Designated Funds allow you to personally receive a tax deduction, and at the same time benefit your community by advising the Foundation of your charitable intents in perpetuity.


Designated Funds give donors the opportunity to work with the Foundation's professional program staff in determining immediate or long-term needs within our community. Staff members are knowledgeable about the needs and resources of our area and can help you evaluate proposals or explore new areas of grantmaking.


All grants from the fund are made in the name of the fund, in perpetuity. Donors who prefer anonymity can choose names that reflect their funds' charitable purposes.

Designated Fund Example

Henry P. Spilker (approx. b. 1906 - d.  1970), president of the Sterrit&Thomas Foundry Company in the Strip District and member of the Engineers’ Society of Western Pennsylvania,  chose to give monies each year for the purchase for braces for children in Allegheny County through the organization called the Home for Crippled  Children.  The Spilker family originated from German immigrants to Western Pennsylvania with a strong service ethic. 

The Spilker “loan” fund as it was called in the earlier part of the last century was administered by various civic organizations before the trustees chose to entrust its care to The Pittsburgh Foundation.  The Henry P. Spilker Crippled Children Brace Fund was established with The Pittsburgh Foundation in 1974.  One-third of the grants are designated specifically for the”Home for Crippled Children in Pittsburgh”. 
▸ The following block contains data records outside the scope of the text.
$ cat src/sv/mec_pkg.sv
// ----------------------------------------------------------------------------
// mec_pkg
// Shared types and constants for the escape-time counter.
// ----------------------------------------------------------------------------
package mec_pkg;

  localparam int CFG_IDX_W = 3;
  localparam int OPND_W    = 33;
  localparam int PROD_W    = 66;

  typedef enum logic [CFG_IDX_W-1:0] {
    CFG_LIMIT  = 3'd0,
    CFG_SCALE  = 3'd1,
    CFG_OFF_RE = 3'd2,
    CFG_OFF_IM = 3'd3,
    CFG_W_RCP  = 3'd4,
    CFG_H_RCP  = 3'd5,
    CFG_ASPECT = 3'd6
  } cfg_idx_t;

  typedef struct packed {
    logic signed [31:0] scale;
    logic signed [31:0] off_re;
    logic signed [31:0] off_im;
    logic        [31:0] w_rcp;
    logic        [31:0] h_rcp;
    logic        [30:0] aspect;
  } cfg_t;

  typedef enum logic [3:0] {
    DP_NOP,
    DP_LOAD,
    DP_MAP_A,
    DP_MAP_B,
    DP_MAP_C,
    DP_MAP_D,
    DP_MAP_E,
    DP_MAP_F,
    DP_MUL,
    DP_UPD
  } dp_op_t;

  typedef struct packed {
    dp_op_t op;
  } dp_cmd_t;

  typedef struct packed {
    logic stop;
  } dp_stat_t;

  typedef enum logic [3:0] {
    ST_IDLE,
    ST_MAP_A,
    ST_MAP_B,
    ST_MAP_C,
    ST_MAP_D,
    ST_MAP_E,
    ST_MAP_F,
    ST_MUL,
    ST_UPD
  } state_t;

endpackage

$ cat src/sv/mec_cfg_regs.sv
// ----------------------------------------------------------------------------
// mec_cfg_regs
// Configuration register file, one write beat per register.
// ----------------------------------------------------------------------------
module mec_cfg_regs import mec_pkg::*; #(
  parameter int COUNT_BITS = 16
) (
  input  logic                  clk,
  input  logic                  rst_n,
  input  logic                  wr_en,
  input  logic [CFG_IDX_W-1:0]  wr_idx,
  input  logic [31:0]           wr_data,
  output logic [COUNT_BITS-1:0] limit,
  output cfg_t                  cfg
);

  logic [COUNT_BITS-1:0] limit_r;
  cfg_t                  cfg_r;

  always_ff @(posedge clk) begin
    if (!rst_n) begin
      limit_r       <= COUNT_BITS'(256);
      cfg_r.scale   <= 32'sd805306368;
      cfg_r.off_re  <= '0;
      cfg_r.off_im  <= '0;
      cfg_r.w_rcp   <= 32'd4194304;
      cfg_r.h_rcp   <= 32'd4194304;
      cfg_r.aspect  <= 31'd268435456;
    end else if (wr_en) begin
      unique case (wr_idx)
        CFG_LIMIT:  limit_r      <= COUNT_BITS'(wr_data[15:0]);
        CFG_SCALE:  cfg_r.scale  <= wr_data;
        CFG_OFF_RE: cfg_r.off_re <= wr_data;
        CFG_OFF_IM: cfg_r.off_im <= wr_data;
        CFG_W_RCP:  cfg_r.w_rcp  <= wr_data;
        CFG_H_RCP:  cfg_r.h_rcp  <= wr_data;
        CFG_ASPECT: cfg_r.aspect <= wr_data[30:0];
        default: ;
      endcase
    end
  end

  assign limit = limit_r;
  assign cfg   = cfg_r;

endmodule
Mary Irwin Laughlin founded The Children's Institute in 1902 as the ‘Home for Crippled Children” to care for a six-year-old boy whose legs had been severed in a train accident. Later called The Rehabilitation Institute, The Hospital at The Children's Institute today is a leader in pediatric rehabilitation techniques and provides individualized treatment programs along a broad continuum of care: inpatient care, outpatient care, transitional and subacute care, home care.   As this organization has gone through different stages of administration and development over the years,  Mr. Spilker’s designated fund has been able to continue to give to this organization thanks to the ability of The Pittsburgh foundation to adapt the current times.

Since the original inception of the Spilker Fund in 1960, over $14 million has provided equipment for local children with physical challenges for the last 50 years.